I’ve come across big companies who view the technical side as somehow dirty: the attitude seems to be “thats technical” or “ they get their hands dirty” or “we can ship it to [Low cost country of choice this week]”.

Get your hands dirty, talk to engineers, adopt Test Driven Development, refactoring, shun big up front design architecture, learn to live with rough designs and evolving architecture. There are real feedback loops here.

9) Get Product Management/Owner flow to developers clear and clean: it isn’t just about fixing the coding side, the requirements side needs to be addressed to. Specifically there needs to be a clear path from someone who represents requirements - typically called a Product Owner or Product Manager and frequently staffed with a Business Analyst - and the development team. Far more negotiation is going to happen over “what” then “when”. Someone needs to represent - and have authority - over that side of things.

10) Structural changes - Functional groups: Staff your teams to do the work for which they are responsible, end functional groups - i.e. database developers and UI developers in separate teams. This is just the first of more structural changes you will need to make. But if you fail at this you won’t get to play again.

There you go, each of those items could be an entry in its own right, maybe one day they will be. Thats enough to get you started. If there was an eleventh is would be: let go of the past, things change, Agile isn’t purely additive. If you don’t stop doing some of your current things you will never see the full benefit. But 11 can wait, those 10 will get your a long way.


  1. Allan, great article.

    I totally agree with your point about the physical board.

    A board by its very nature is out in the open for all to see. Anyone walking past gets an instant update.

    It presents a focal point where people can gather and quickly resolve problems.


  2. What is it about the physical board that helps? I've worked in organisations that only use physical, and I've worked in organisations that only use GreenHopper (they went from physical to GreenHopper). Both were very successful when it came to doing agile, but recently, the one using physical started working with people in a geographically separate locations. That has caused major issues, where the company using GreenHopper had no problems.

    I prefer GreenHopper, because it is a permanent record for conversations/decisions on stories, and solves all the problems with boards getting out of sync with issue trackers.
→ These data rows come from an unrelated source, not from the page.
Background: an optimization exercise with open tools, aiming at small area and a short achievable clock period. Do not read the settings as production practice.
Only simulation tests tie the RTL to the original design; equivalence was not proved.
Power is estimated from default activity; no workload was simulated.

==> flow/design.v <==
module rbFIFO(clock,rst,dataIn,push,pop,dataOut,full,empty);
    input         clock;
    input         rst;
    input  [63:0] dataIn;
    input         push;
    input         pop;
    output [63:0] dataOut;
    output        full;
    output        empty;
    reg    [63:0] mem [1:31];
    reg    [63:0] dout;
    reg     [4:0] rt;         
    reg     [4:0] rh;         
    reg    [31:1] rsel;       
    reg    [31:1] wsel;       
    reg           full;
    reg           empty;
    reg           ram_empty;  
    reg           afull;      
    function [4:0] inc;
        input [4:0] s;
        inc = {s[3:0], s[4] ^ s[2]};
    endfunction
    wire push_eff = push & ~full;
    wire pop_eff  = pop & ~empty & ~push_eff;
    wire load     = empty | (pop_eff & ~ram_empty);
    reg [4:0] rt_n, rh_n;
    reg       full_n, empty_n;
    always @* begin
        rt_n    = rt;
        rh_n    = rh;
        full_n  = full;
        empty_n = empty;
        if (rst) begin
            rt_n    = 5'd1;
            rh_n    = 5'd1;
            full_n  = 1'b0;
            empty_n = 1'b1;
        end else if (push_eff) begin
            if (~empty) rt_n = inc(rt);
            full_n  = afull;
            empty_n = 1'b0;
        end else if (pop_eff) begin
            if (ram_empty) empty_n = 1'b1;
            else rh_n = inc(rh);
            full_n = 1'b0;
        end
    end
    wire ram_empty_n = (rh_n == rt_n) & ~full_n;
    integer i;
    always @(posedge clock) begin
        rt        <= rt_n;
        rh        <= rh_n;
        full      <= full_n;
        empty     <= empty_n;
        ram_empty <= ram_empty_n;
        afull     <= (inc(rt_n) == rh_n);
        for (i = 1; i < 32; i = i + 1)
            wsel[i] <= (rt_n == i) & ~full_n;
        for (i = 1; i < 32; i = i + 1)
            rsel[i] <= (rh_n == i) & ~ram_empty_n;
    end
    always @(posedge clock) begin
        for (i = 1; i < 32; i = i + 1)
            if (wsel[i]) mem[i] <= dataIn;
    end
    wire [63:0] wd [0:31];
    wire [31:0] sd;
    assign wd[0] = dataIn;
    assign sd[0] = ram_empty;
    genvar g, b;
    generate
        for (g = 1; g < 32; g = g + 1) begin : gw
            assign wd[g] = mem[g];
            assign sd[g] = rsel[g];
        end
    endgenerate
    wire [63:0] rdata;
    wire [63:0] dout_n;
    generate
        for (b = 0; b < 64; b = b + 1) begin : gb
            wire [10:0] n;
            for (g = 0; g < 10; g = g + 1) begin : gs
                rbfifo_aoi222 u (.a0(wd[3*g][b]), .s0(sd[3*g]),
                                 .a1(wd[3*g+1][b]), .s1(sd[3*g+1]),
                                 .a2(wd[3*g+2][b]), .s2(sd[3*g+2]),
                                 .y(n[g]));
            end
            rbfifo_aoi22 u10 (.a0(wd[30][b]), .s0(sd[30]),
                              .a1(wd[31][b]), .s1(sd[31]), .y(n[10]));
            assign rdata[b] = ~&n;
            rbfifo_mux2 um (.a(dout[b]), .b(rdata[b]), .s(load), .y(dout_n[b]));
        end
    endgenerate
    always @(posedge clock)
        dout <= dout_n;
    assign dataOut = dout;
endmodule
module rbfifo_aoi222(a0, s0, a1, s1, a2, s2, y);
    input  a0, s0, a1, s1, a2, s2;
    output y;
    assign y = ~((a0 & s0) | (a1 & s1) | (a2 & s2));
endmodule
module rbfifo_aoi22(a0, s0, a1, s1, y);
    input  a0, s0, a1, s1;
    output y;
    assign y = ~((a0 & s0) | (a1 & s1));
endmodule
module rbfifo_mux2(a, b, s, y);
    input  a, b, s;
    output y;
    assign y = s ? b : a;
endmodule
make LEC_CHECK=0 CAP_MARGIN=20 CORE_MARGIN=2 CORE_UTILIZATION=65 SETUP_SLACK_MARGIN=3.1 SLEW_MARGIN=20 SYNTH_HIERARCHICAL=1 SYNTH_MINIMUM_KEEP_SIZE=0 finish   # period 5.5 ns
run.sh (not shown) runs the stock make flow with config.mk's settings and CLKGATE_MAP_FILE= SYNTH_SCRIPT=/design/flow/synth_recipe.tcl, a recipe that flattens the netlist after the stock synthesis.
Change:
--- a/flow/design.v
+++ b/flow/design.v
@@ -43,34 +43,33 @@
         end else if (pop_eff) begin
             if (ram_empty) empty_n = 1'b1;
             else rh_n = inc(rh);
             full_n = 1'b0;
         end
     end
-    wire ram_empty_n = (rh_n == rt_n) & ~full_n;
     integer i;
     always @(posedge clock) begin
         rt        <= rt_n;
         rh        <= rh_n;
         full      <= full_n;
         empty     <= empty_n;
-        ram_empty <= ram_empty_n;
+        ram_empty <= (rh_n == rt_n) & ~full_n;
         afull     <= (inc(rt_n) == rh_n);
         for (i = 1; i < 32; i = i + 1)
             wsel[i] <= (rt_n == i) & ~full_n;
         for (i = 1; i < 32; i = i + 1)
-            rsel[i] <= (rh_n == i) & ~ram_empty_n;
+            rsel[i] <= (rh_n == i) & ~empty_n;
     end
     always @(posedge clock) begin
         for (i = 1; i < 32; i = i + 1)
             if (wsel[i]) mem[i] <= dataIn;
     end
     wire [63:0] wd [0:31];
     wire [31:0] sd;
     assign wd[0] = dataIn;
-    assign sd[0] = ram_empty;
+    assign sd[0] = empty;
     genvar g, b;
     generate
         for (g = 1; g < 32; g = g + 1) begin : gw
             assign wd[g] = mem[g];
             assign sd[g] = rsel[g];
         end
Outcome: Global-route usage increases by 1.1 points; area after synthesis is about the same; clock skew is about the same; utilization decreases by 0.47 points; total power hardly moves; design area barely changes; clock power is about the same; setup slack improved by 0.058 ns; worst hold slack barely changes; via count increases by 0.93%.

* * *

Another version of the RTL of rbFIFO (not shown whole).
Size: about 130 I/O pins, about 74000 um2 of cells after synthesis.
==> module rbFIFO, before the edit <==
module rbFIFO(clock,rst,dataIn,push,pop,dataOut,full,empty);
    input         clock;
    input         rst;
    input  [63:0] dataIn;
    input         push;
    input         pop;
    output [63:0] dataOut;
    output        full;
    output        empty;
    reg    [63:0] mem [1:31];
    reg    [63:0] dout;
    reg     [4:0] rt;         
    reg     [4:0] rh;         
    reg    [31:1] rsel;       
    reg    [31:1] wsel;       
    reg           full;
    reg           empty;
    reg           ram_empty;  
    reg           afull;      
    function [4:0] inc;
        input [4:0] s;
        inc = {s[3:0], s[4] ^ s[2]};
    endfunction
    wire ram_one = (inc(rh) == rt);          
    wire ram_29  = (inc(inc(rt)) == rh);     
    reg [31:1] hcur, hnxt, tcur, tnxt;       
    integer i;
    always @* begin
        for (i = 1; i < 32; i = i + 1) begin
            hcur[i]      = (rh == i);
            hnxt[inc(i)] = (rh == i);
            tcur[i]      = (rt == i);
            tnxt[inc(i)] = (rt == i);
        end
    end
    wire push_eff = push & ~full;
    wire pop_eff  = pop & ~empty & ~push_eff;
    wire tadv     = push_eff & ~empty;       
    wire hadv     = pop_eff & ~ram_empty;    
    wire full_n      = ~rst & (push_eff ? afull : (~pop_eff & full));
    wire empty_n     = rst | (~push_eff & (pop_eff ? ram_empty : empty));
    wire ram_empty_n = rst | (push_eff ? empty : (pop_eff ? (ram_empty | ram_one) : ram_empty));
    wire afull_n     = ~rst & (push_eff ? ram_29 : (pop_eff ? full : afull));
    always @(posedge clock) begin
        full      <= full_n;
        empty     <= empty_n;
        ram_empty <= ram_empty_n;
        afull     <= afull_n;
        if (rst) begin
            rt <= 5'd1;
            rh <= 5'd1;
        end else begin
            if (tadv) rt <= inc(rt);
            if (hadv) rh <= inc(rh);
        end
        rsel <= (hadv ? hnxt : hcur) & {31{~ram_empty_n}};
        if (rst)
            wsel <= 31'd1;
        else
            wsel <= (tadv ? tnxt : tcur) & {31{~full_n}};
    end
    always @(posedge clock) begin
        for (i = 1; i < 32; i = i + 1)
            if (wsel[i]) mem[i] <= dataIn;
    end
    wire [63:0] wd [0:31];
    wire [31:0] sd;
    genvar g, b;
    generate
        for (g = 1; g < 32; g = g + 1) begin : gw
            assign wd[g-1] = mem[g];
            assign sd[g-1] = rsel[g];
        end
    endgenerate
    assign wd[31] = dataIn;
    assign sd[31] = ram_empty;
    wire [63:0] rdata;
    wire  [3:0] load_q;
    generate
        for (g = 0; g < 4; g = g + 1) begin : gl
            rbfifo_load ul (.push(push), .pop(pop), .full(full), .empty(empty),
                            .ram_empty(ram_empty), .load(load_q[g]));
        end
    endgenerate
    wire [63:0] dout_n;
    generate
        for (b = 0; b < 64; b = b + 1) begin : gb
            wire [11:0] n;
            for (g = 0; g < 10; g = g + 1) begin : gs
                rbfifo_aoi222 u (.a0(wd[3*g][b]), .s0(sd[3*g]),
                                 .a1(wd[3*g+1][b]), .s1(sd[3*g+1]),
                                 .a2(wd[3*g+2][b]), .s2(sd[3*g+2]),
                                 .y(n[g]));
            end
            assign n[10] = ~(wd[30][b] & sd[30]);
            assign n[11] = ~(wd[31][b] & sd[31]);
            assign rdata[b] = ~&n;
            rbfifo_mux2 um (.a(dout[b]), .b(rdata[b]), .s(load_q[b/16]), .y(dout_n[b]));
        end
    endgenerate
    always @(posedge clock)
        dout <= dout_n;
    assign dataOut = dout;
endmodule
==> module rbfifo_load, before the edit <==
module rbfifo_load(push, pop, full, empty, ram_empty, load);
    input  push, pop, full, empty, ram_empty;
    output load;
    assign load = empty | (pop & ~empty & ~(push & ~full) & ~ram_empty);
endmodule
==> flow/config.mk <==
export PLATFORM = sky130hd
export DESIGN_NAME = rbFIFO
export DESIGN_NICKNAME = rbFIFO
export VERILOG_FILES = /design/flow/design.v
export SDC_FILE = /design/flow/constraint.sdc
export NUM_CORES = 4
export LEC_CHECK = 0
export CAP_MARGIN = 20
export CORE_MARGIN = 2
export CORE_UTILIZATION = 65
export CTS_CLUSTER_DIAMETER = 80
export CTS_CLUSTER_SIZE = 24
export SETUP_SLACK_MARGIN = 3.15
export SLEW_MARGIN = 20
export SYNTH_HIERARCHICAL = 1
export SYNTH_MINIMUM_KEEP_SIZE = 0
==> flow/constraint.sdc <==
create_clock -name core_clock -period 5.5 [get_ports {clock}]
set_input_delay 1.1000 -clock core_clock [delete_from_list [all_inputs] [get_ports {clock}]]
set_output_delay 1.1000 -clock core_clock [all_outputs]
set_load 0.01 [all_outputs]
The first run completed without violations.
Change:
--- a/flow/design.v
+++ b/flow/design.v
@@ -36,8 +36,9 @@
     wire push_eff = push & ~full;
     wire pop_eff  = pop & ~empty & ~push_eff;
     wire tadv     = push_eff & ~empty;       
     wire hadv     = pop_eff & ~ram_empty;    
+    wire load     = empty | hadv;            
     wire full_n      = ~rst & (push_eff ? afull : (~pop_eff & full));
     wire empty_n     = rst | (~push_eff & (pop_eff ? ram_empty : empty));
     wire ram_empty_n = rst | (push_eff ? empty : (pop_eff ? (ram_empty | ram_one) : ram_empty));
     wire afull_n     = ~rst & (push_eff ? ram_29 : (pop_eff ? full : afull));
@@ -74,15 +75,8 @@
     endgenerate
     assign wd[31] = dataIn;
     assign sd[31] = ram_empty;
     wire [63:0] rdata;
-    wire  [3:0] load_q;
-    generate
-        for (g = 0; g < 4; g = g + 1) begin : gl
-            rbfifo_load ul (.push(push), .pop(pop), .full(full), .empty(empty),
-                            .ram_empty(ram_empty), .load(load_q[g]));
-        end
-    endgenerate
     wire [63:0] dout_n;
     generate
         for (b = 0; b < 64; b = b + 1) begin : gb
             wire [11:0] n;
@@ -94,9 +88,9 @@
             end
             assign n[10] = ~(wd[30][b] & sd[30]);
             assign n[11] = ~(wd[31][b] & sd[31]);
             assign rdata[b] = ~&n;
-            rbfifo_mux2 um (.a(dout[b]), .b(rdata[b]), .s(load_q[b/16]), .y(dout_n[b]));
+            rbfifo_mux2 um (.a(dout[b]), .b(rdata[b]), .s(load), .y(dout_n[b]));
         end
     endgenerate
     always @(posedge clock)
         dout <= dout_n;
@@ -111,9 +105,4 @@
     input  a, b, s;
     output y;
     assign y = s ? b : a;
 endmodule
-module rbfifo_load(push, pop, full, empty, ram_empty, load);
-    input  push, pop, full, empty, ram_empty;
-    output load;
-    assign load = empty | (pop & ~empty & ~(push & ~full) & ~ram_empty);
-endmodule
What happened: The new run completed with no timing, DRC or antenna violations. Critical path depth goes up by 3. Global-route usage drops by 2.8 points. Total power stays flat. Worst setup slack gains 0.0032 ns. Area after synthesis stays flat. Synthesized cell count came out lower by 0.77%. Final area is lower by 0.41%. Hold slack barely changes.

## separate check: timing with driven ports
The results above use ideal ports. As a check the final layouts listed here were re-extracted and re-timed, cells and wires unchanged.
Step 1, drivers: a clkbuf_16 drives clock and a buf_2 each remaining input, both assumed.
Step 2 adds t to the input delays and takes it off the output delays; t is the mean of the earliest and latest rising clock arrival at the registers after step 1. Input paths then give back, and output paths get back, about the clock's delay inside the block.
Three values: ideal, step 1, step 2; two values: the first two.
| run | t (ns) | setup slack, ns | hold slack, ns | slew at the worst register clock pin (ns) |
|---|---|---|---|---|
| the first run of note 1 | 0.861 | 3.024 / 2.999 / 2.290 | 0.478 / 0.478 / 0.478 | 0.07 / 0.07 |
| the second run of note 1 | 0.860 | 3.082 / 3.013 / 2.279 | 0.478 / 0.478 / 0.478 | 0.06 / 0.06 |
| the first run of note 2 | 0.788 | 3.043 / 3.043 / 2.441 | 0.483 / 0.483 / 0.483 | 0.10 / 0.10 |
| the second run of note 2 | 0.798 | 3.047 / 3.102 / 2.304 | 0.483 / 0.483 / 0.483 | 0.10 / 0.10 |
After both steps every run listed still meets setup and hold. The setup slack of the second run of note 1, which loses most, moves by -0.069 ns with the drivers and by -0.803 ns with both steps.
As for the walking past getting instant updates, we had large monitors that permanently displayed the task board and burn down chart, so anyone walking past not only gets an instant update on current task status, but also gets to see the burn down chart.

    I've never had anyone explain to me why a physical board is actually better than using GreenHopper (I haven't used any other tools so I can't comment on them), other than "it's physical so it's easier to work with". And all the people that have said that have never tried just using GreenHopper. All the advantages I've ever seen of having a physical board can be achieved using GreenHopper and dedicated task board monitors.

  3. Some comments from my recent pain.

    Point 7 - (gush) There are definite benefits to working in an agile way and there is definite traceability between the practices and the benefits. I started to work some of this out what I worked at Barclays. If you're not clear on the benefits how can you know if agile is working better for you.

    Point 9 - (double gush) the projects that worked best were the ones where we identified and worked with the real process/product owner. The ones that failed were where the process or product owner was too busy and left us with an analyst who knew little more than we did.

    Point 10 - (triple gush) this was the biggest killer from the technical team perspective on a daily basis. The other siloed teams we had to work with slowed us to a crawl. To be fair, it wasn't their fault but they were timesliced to blazes which meant that we spent a lot of time waiting for them or inventing ways of not having to wait for them.